Pack of Ilford Colour Filters : Staff Sergeant A D Whitling, 1 Australian Auxiliary Hospital, AIF

Places
Accession Number REL41983
Collection type Technology
Object type Optical equipment
Physical description Gelatine, Paper
Maker Ilford Limited
Place made United Kingdom: England, Greater London, London
Date made c 1918
Conflict First World War, 1914-1918
Description

Small square grey card packet, printed on front: 'Ilford Colour Filter (Gelatine film) 2 x 2 Ilford Limited, Ilford, London, England. The reverse has a label detailing the Dufaycolour filters available, and notes this example as being a red daylight filter, Dufaycolour batch 325/683. Inside is a small square pink gelatine filter, wrapped in tissue, then in card.

History / Summary

Ilford Autochrome colour filters used by 14529 Arthur Dumas Whitling, born 1876 at Parramatta, NSW, a civil servant who was 38 years old when he enlisted on 13 July 1915. Assigned to the Australian Army Medical Corps, Whitling was promoted to Corporal the day after his enlistment and Lance Sergeant (Clerk) on 12 August 1915. He joined the Australian Convalescent Depot departing from Sydney aboard HMAT Orsova on 14 July 1915.

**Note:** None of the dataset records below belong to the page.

--- src/rtl/serial_sub.sv ---
// rtl/serial_sub.sv - bit-serial unsigned subtractor with valid/ready handshakes
//
// Computes y = (a - b) mod 2^W one bit per cycle, LSB first.
// Optional build macro SERIAL_SUB_SAT_EN: clamp y to zero when the final borrow is set.
//
// Ports:
//   c          clock, all state updates on posedge
//   r          synchronous active-high reset
//   in_valid   operand pair a/b valid (sampled only in IDLE)
//   in_ready   high only in IDLE
//   a, b       minuend / subtrahend, W bits
//   out_valid  high only in DONE
//   out_ready  consumer accepts y/borrow
//   y          difference, 0 outside DONE
//   borrow     final borrow (a < b), 0 outside DONE

module serial_sub #(
  parameter int W = 8
) (
  input  logic         c,
  input  logic         r,
  input  logic         in_valid,
  output logic         in_ready,
  input  logic [W-1:0] a,
  input  logic [W-1:0] b,
  output logic         out_valid,
  input  logic         out_ready,
  output logic [W-1:0] y,
  output logic         borrow
);

  localparam int CW = $clog2(W);

  typedef enum logic [1:0] {
    IDLE = 2'd0,
    RUN  = 2'd1,
    DONE = 2'd2
  } state_t;

  state_t         state, state_n;
  logic [W-1:0]   a_q, b_q, res_q;
  logic [CW-1:0]  cnt;
  logic           br;
  logic           diff_bit, br_n, last_bit;

  // One full-subtractor slice operating on the current LSBs of the shifting operands.
  assign diff_bit = a_q[0] ^ b_q[0] ^ br;
  assign br_n     = (~a_q[0] & b_q[0]) | (~(a_q[0] ^ b_q[0]) & br);
  assign last_bit = (cnt == CW'(W - 1));

  always_ff @(posedge c) begin
    if (r) state <= IDLE;
    else   state <= state_n;
  end

  always_comb begin
    state_n   = state;
    in_ready  = 1'b0;
    out_valid = 1'b0;
    case (state)
      IDLE: begin
        in_ready = 1'b1;
        if (in_valid) state_n = RUN;
      end
      RUN: begin
        if (last_bit) state_n = DONE;
      end
      DONE: begin
        out_valid = 1'b1;
        if (out_ready) state_n = IDLE;
      end
      default: state_n = IDLE;
    endcase
  end

  always_ff @(posedge c) begin
    if (r) begin
      a_q   <= '0;
      b_q   <= '0;
      res_q <= '0;
      cnt   <= '0;
      br    <= 1'b0;
    end else begin
      case (state)
        IDLE: begin
          if (in_valid) begin
            a_q <= a;
            b_q <= b;
            cnt <= '0;
            br  <= 1'b0;
          end
        end
        RUN: begin
          // Operands shift right so bit 0 is always the bit in flight; the
          // result fills from the MSB end so it is aligned after W shifts.
          a_q   <= a_q >> 1;
          b_q   <= b_q >> 1;
          res_q <= {diff_bit, res_q[W-1:1]};
          br    <= br_n;
          cnt   <= cnt + CW'(1);
        end
        default: ;
      endcase
    end
  end

  always_comb begin
    y      = '0;
    borrow = 1'b0;
    if (state == DONE) begin
      borrow = br;
`ifdef SERIAL_SUB_SAT_EN
      y = br ? '0 : res_q;
`else
      y = res_q;
`endif
    end
  end

endmodule
--- config.mk ---
export PLATFORM = sky130hd
export DESIGN_NAME = serial_sub
export DESIGN_NICKNAME = d
export VERILOG_FILES = /design/src/rtl/serial_sub.sv
export SDC_FILE = /design/constraint.sdc
export NUM_CORES = 1
export LEC_CHECK = 0
export ABC_AREA = 1
export BUFFER_PORTS_ARGS = -buffer_cell sky130_fd_sc_hd__buf_2
export CAP_MARGIN = 20
export CELL_PAD_IN_SITES_DETAIL_PLACEMENT = 0
export CELL_PAD_IN_SITES_GLOBAL_PLACEMENT = 1
export CORE_UTILIZATION = 33
export DETAILED_ROUTE_END_ITERATION = 16
export PLACE_DENSITY_LB_ADDON = 0.1
export REMOVE_ABC_BUFFERS = 1
export SETUP_SLACK_MARGIN = 0.4
export SYNTH_ARGS = -nofsm -noshare
export SYNTH_HDL_FRONTEND = slang
export SYNTH_SLANG_ARGS = --single-unit
--- constraint.sdc ---
create_clock -name c -period 1.1 [get_ports c]
set_clock_uncertainty 0.05 [all_clocks]
set_input_delay 0.11 -clock c [delete_from_list [all_inputs] [get_ports c]]
set_output_delay 0.11 -clock c [all_outputs]
set_load 0.02 [all_outputs]
==> run_results.csv, run 1 <==
group,metric,value,unit
detailed_routing,drt_pre_antenna_iters,4,
clock_network,cts_sinks,30,
timing,rsz0062_at_grt,"true",
timing,relSlewSlack,86.0,%
timing,finalHoldViolCount,0,
worst_setup_path,crit_fanout,4,
worst_setup_path,crit_required,0.94,ns
clock_network,htree_levels,2,
placement,placed_cell_area,1760,um2
timing,tightest_slew,0.209,ns
layout,seq_area,609,um2
worst_setup_path,slowest_delay,0.37,ns
placement,hpwl,2060,um
detailed_routing,num_vias,1476,
status,violations,"setup timing",
floorplan,core,4140,um2
logic_synthesis,synth_warnings,0,
logic_synthesis,synth-seq-cells,30,
logic_synthesis,syn-instance-count,226,
placement,io_buffers,30,
logic_synthesis,avgSynthCellArea,6.53,um2
floorplan,die_width,68.9,um
layout,area_growth,71.9,%
timing,period_share,123,%
floorplan,row_count,23,
timing,maxSlewViolCount,0,
clock_network,path_clk_slew,0.06,ns
power_and_ir_drop,power,2.85,mW
placement,post-place-ws,-0.0994,ns
floorplan,io-pin-count,31,
floorplan,die_area,4750,um2
layout,diodes,0,
clock_network,clock_latency,0.28,ns
layout,fin_area,2540,um2
logic_synthesis,syn_area,1480,um2
power_and_ir_drop,leakage,1.19,nW
logic_synthesis,synth_largest_area_cell,"dfxtp_1",
worst_setup_path,worstPathCellList,"nor2_4, inv_4, clkbuf_16, nor2_2, buf_6",
logic_synthesis,yosys-top-cells-area,"dfxtp_1, nand2_1, inv_1",
worst_setup_path,cp-start-kind,"register",
grt,grt_usage,16.5,%
timing,post-route-min-period,1.36,ns
detailed_routing,wire_per_inst,11.4,um
logic_synthesis,yosysSeqAreaShare,40.7,%
clock_network,cts_made_buffers,5,
timing,setup_ws,-0.258,ns
grt,antenna_found_initial,0,
status,status,"complete, but fails checks",
power_and_ir_drop,p_per_area,1120,nW/um2
logic_synthesis,synth_top_area_share,40.7,%
detailed_routing,remaining_drc_errors,0,
floorplan,die_height,68.9,um
grt,grt_pass1_vias,1268,
layout,nets,308,
grt,overflow,0,
floorplan,start_util,35.6,%
grt,grt_max_degree,17,
run,maxCapViolCount,0,
clock_network,postCtsHoldBufs,0,
grt,grt_first_pass_wirelength,5690,um
clock_network,cts_tree,"built",
layout,fin_cells,336,
timing,fmax,0.736,GHz
hold_path,holdCritPathClass,"input pin to register",
power_and_ir_drop,vdd_drop_max,833,uV
worst_setup_path,path_class,"register to primary output",
layout,drive_above_1_share,49.7,%
worst_setup_path,slowest_stage,"dfxtp_4",
detailed_routing,drt-total-wl,3830,um
placement,dpl.cell_count,311,
logic_synthesis,yosysUniqueCellTypes,14,
timing,setup-violations-final,35,
worst_setup_path,cp-end-kind,"primary output",
worst_setup_path,r2r_slack,-0.21,ns
layout,fillCellCount,376,
detailed_routing,postRouteAntennaNets,0,
placement,globalplace.congestion,0.693,
worst_setup_path,arrival,1.20,ns
detailed_routing,drt_iter0_markers,58,
detailed_routing,via_per_inst,4.39,
layout,multi_input_comb_area,943,um2
clock_network,root_buffer,"clkbuf_8",
clock_network,clockBufferDepth,2,
==> registers in the layout, indices dropped and copies added, names as in the netlist <==
name   count
a_q        8
b_q        8
res_q      8
cnt        3
state      2
br         1
==> cells by family after synthesis <==
family                   Yosys count  synth area share (%)
AND/OR/NAND/NOR                  101                  26.0
flip-flops                        30                  40.7
AO/OA/AOI/OAI                     37                  13.3
buffers and inverters             55                  16.9
adder cells (fa/ha/maj)            3                  3.05
==> worst max-delay path, delay by kind of cell (launching register included) <==
| family | cells | cell delay [ns] |
|---|---|---|
| DFF | 1 | 0.37 |
| buffers and inverters | 3 | 0.32 |
| and+or+nand+nor | 2 | 0.23 |
==> metrics by stage <==
stage | setup TNS [ns] | hold slack, ns | utilization [%]
CTS | -5.90 | 0.0123 | 52.3
floorplan | -14.66 | 0.129 | -
detailed placement | -1.39 | 0.320 | 42.4
finish | -6.08 | 0.0186 | 61.3
global placement | -0.788 | 0.324 | 42.4
global route | -7.56 | 0.0386 | 61.3
==> cell usage after synthesis (all sizes together) <==
master	instances
nand2	71
inv	44
dfxtp	30
a21oi	28
nor2	28
buf	10
o21ai	9
ha	2
nand3	2
clkinv	1
fa	1
==> final timing paths <==
path / from / endpoint / cells past startpoint
worst max-delay path: state[0]$_SDFFE_PP0P_ / y[7] / 5
worst min-delay path: out_ready / state[1]$_SDFFE_PP0P_ / 4
worst max register to register: state[1]$_SDFFE_PP0P_ / a_q[2]$_SDFFE_PP0P_ / 8
worst min register to register: cnt[2]$_SDFFE_PP0P_ / cnt[2]$_SDFFE_PP0P_ / 2
==> area by class of cell <==
cell class	count	share of cell area, %
clock buffer	7	3.40
clock inverter	1	0.197
inverter	45	7.05
multi-input combinational	141	37.2
sequential	30	24.0
tap	50	2.46
timing repair buffer	62	25.7
==> cells in the final DEF, fill, tap and decap left out, drive strengths merged <==
master  instances
ha              2
o21ai           9
nand2          71
buf            60
a21oi          28
clkbuf          9
dfxtp          30
nand3           2
clkinv          1
fa              1
nor2           28
inv            45
==> routing by layer <==
layer	share of wire, %	track usage [%]	vias to the layer above	routed length (um)
met4	1.1	5.36	0	42
li1	-	-	789	-
met2	47	25.1	29	1820
met3	3.5	4.44	4	134
met1	48	22.5	654	1840
met5	0	0	-	0
==> report_power, final <==
group | switching, mW | total, mW | internal (mW)
clock network | 0.413 | 0.917 | 0.504
registers | 0.0452 | 1.22 | 1.17
logic | 0.371 | 0.712 | 0.341
==> timing repair <==
item / CTS / global route
pin swaps: 6 / 21
setup endpoints to repair: 41 / 41
endpoints found under the hold margin: 0 / 0
buffers inserted: 8 / 4
gates cloned: 3 / 2
gates resized for setup: 59 / 83
No activity file was read; power rests on OpenSTA's default activity.
==> inputs of run 2 (changes only) <==
SETUP_SLACK_MARGIN = 0.02   (was 0.4)
TNS_END_PERCENT = 30   (was default)
==> run 2 against run 1 <==
The flow still finishes with violations (setup timing); via count decreased by 4.7%; die area unchanged; clock power decreased by 0.7%; flip-flop and latch count unchanged; register-to-register slack improved by 0.04 ns; cell area decreased by 11%; global-route usage decreased by 1.7 points; largest cell class unchanged.
==> run_results.csv, run 2 (synthesis results as in run 1) <==
group,metric,value,unit
status,status,"complete, but fails checks",
status,violations,"setup timing",
floorplan,start_util,35.6,%
power_and_ir_drop,p_per_area,1190,nW/um2
layout,area_growth,52.5,%
timing,finalHoldViolCount,0,
worst_setup_path,worstRegToRegCells,8,
layout,top_regs,"a_q x8, b_q x8, res_q x8",
worst_setup_path,path_depth,5,
timing,setup-violations-final,33,
worst_setup_path,startpoint,"state[0]$_SDFFE_PP0P_",
detailed_routing,num_vias,1407,
power_and_ir_drop,vdd_drop_max,826,uV
placement,globalplace.congestion,0.693,
hold_path,hold_depth,4,
worst_setup_path,r2r_slack,-0.17,ns
clock_network,path_clk_slew,0.06,ns
worst_setup_path,cp-end-kind,"primary output",
floorplan,io-pin-count,31,
timing,rsz0062_at_grt,"true",
worst_setup_path,r2r_start,"state[1]$_SDFFE_PP0P_",
grt,grt_usage,14.9,%
timing,fmax,0.733,GHz
timing,tightest_slew,0.202,ns
detailed_routing,drt_pre_antenna_iters,4,
clock_network,cts_made_buffers,5,
grt,grt_max_degree,25,
detailed_routing,drt_iter0_markers,40,
detailed_routing,via_per_inst,4.28,
power_and_ir_drop,leakage,1.09,nW
placement,io_buffers,30,
worst_setup_path,worstPathCellList,"nor2_4, inv_4, buf_8, nor2_1, buf_4",
worst_setup_path,slowest_stage,"dfxtp_4",
clock_network,clock_latency,0.28,ns
placement,post-place-ws,-0.0994,ns
floorplan,row_count,23,
worst_setup_path,arrival,1.20,ns
floorplan,die_width,68.9,um
detailed_routing,remaining_drc_errors,0,
floorplan,die_area,4750,um2
grt,overflow,0,
placement,hpwl,2060,um
layout,final_util,54.3,%
timing,period_share,124,%
layout,nets,301,
timing,tns,-5.25,ns
floorplan,core,4140,um2
grt,grt_pass1_vias,1152,
run,maxCapViolCount,0,
clock_network,htree_levels,2,
worst_setup_path,crit_fanout,5,
worst_setup_path,crit_required,0.94,ns
clock_network,root_buffer,"clkbuf_8",
worst_setup_path,path_class,"register to primary output",
grt,antenna_found_initial,0,
grt,grt_first_pass_wirelength,5120,um
clock_network,clockBufferDepth,2,
clock_network,cts_sinks,30,
worst_setup_path,crit_family,"flip-flops",
worst_setup_path,critPathBufInv,3,
layout,drive_above_1_share,35.5,%
hold_path,hp-start,"out_ready",
layout,final_common_cell,"nand2_1",
floorplan,die_height,68.9,um
worst_setup_path,slowest_delay,0.37,ns
timing,relSlewSlack,86.5,%
detailed_routing,drt-total-wl,3470,um
detailed_routing,wire_per_inst,10.5,um
hold_path,holdCritPathClass,"input pin to register",
clock_network,postCtsHoldBufs,0,
worst_setup_path,cp-start-kind,"register",
timing,maxSlewViolCount,0,
timing,post-route-min-period,1.36,ns
layout,mostFrequentLayoutCells,"nand2_1, inv_1, dfxtp_1",
clock_network,cts_tree,"built",
timing,setup_ws,-0.265,ns
detailed_routing,postRouteAntennaNets,0,
layout,diodes,0,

Although Whitling was promoted to Staff Sergeant on 7 September 1915 and to Warrant Officer Class 1 on 1 March 1916, these appointments were never confirmed, resulting in Whitling's rank and dates of promotion becoming the subject of an internal AIF investigation. The result, in late 1919, was confirmation of his rank as Staff Sergeant but not a Warrant Officer. Whitling had a few things to say about this, and in his correspondence states 'As showing the muddle the records in my case were, I may instance the fact that whilst I held the position of Chief Clerk at the No 1 Australian Aux Hospital, Harefield Park, England, the OC Records London wrote for particulars, regarding me "as we have no trace of this man on record". That was strange, as I was one of the original members of the London Staff and had been paid at Headquarters for over a year!!'

'I subsequently had to reattest, notwithstanding that I personally handed over the attestation papers of myself & others on or arrival in London over a year previously.' A letter from Victoria Barracks written in 1921, querying Whitling's eligibility for the Victory Medal, notes: 'Whitling states that he enlisted specifically under Lieutenant Colonel Flashman, AAMC, on 5 July 1915, and embarked on Special Service.'

Whitling disembarked in London on 12 August 1915 and was taken on strength of Admin HQ, Medical Section at AIF Headquarters, Horseferry Road, London before being transferred to 1 Australian Auxiliary Hospital, Harefield on 25 August 1916. In accordance with the mess his records were in, Staff Sergeant Whitling wasn't allotted a regimental number until 17 January 1917. On 4 March 1918 Whitling was admitted to 1 Auxiliary Hospital with a medical condition which resulted in him being discharged from service with a 'debility'. He embarked from England board the Hospital Ship Kanowna for return to Australia, and was discharged on 26 June 1918, upon his return. He married Brenda on 16 September 1919 and died in 1973.

Arthur Whitling appears to have purchased this Verascope stereoscopic camera by 1911 at the latest, and used it well into the post Second World War period. He was an active member of the NSW Photographic Society until his death. Stereoscopic images acquired with the camera record such events as the visit of the American 'Great White Fleet' in August 1908, Sydney University's Commemoration Day of 1910, the SS 'Canonbar' aground near Lismore in 1911, embarkation images, views of Egypt and England from 1915 to 1918, views of Gallipoli and Anzac Cove, including the May 1915 Armistice to bury the Turkish dead, the Prince of Wales' visit to Australia, 1920 and Bradman at the 5th Test Match, SCG, 1933. A range of Autochromes also indicate that Whitling was an early and enthusiastic user of this colour system.

The Verascope was developed by the firm of Richard Freres (Richard Brothers) of Paris. Jules Richard (19 December 1848 - 18 June 1930) took over management of his father's camera business in 1871, and operated it with his brother. The Verascope, in its unique 45 x 107 mm format, entered the market early in the 1900s and was updated with a 35 mm version in 1913. Richard Freres released their own range of stereoscopic views of the Western Front and damage to French towns and villages in a series running to several thousand images.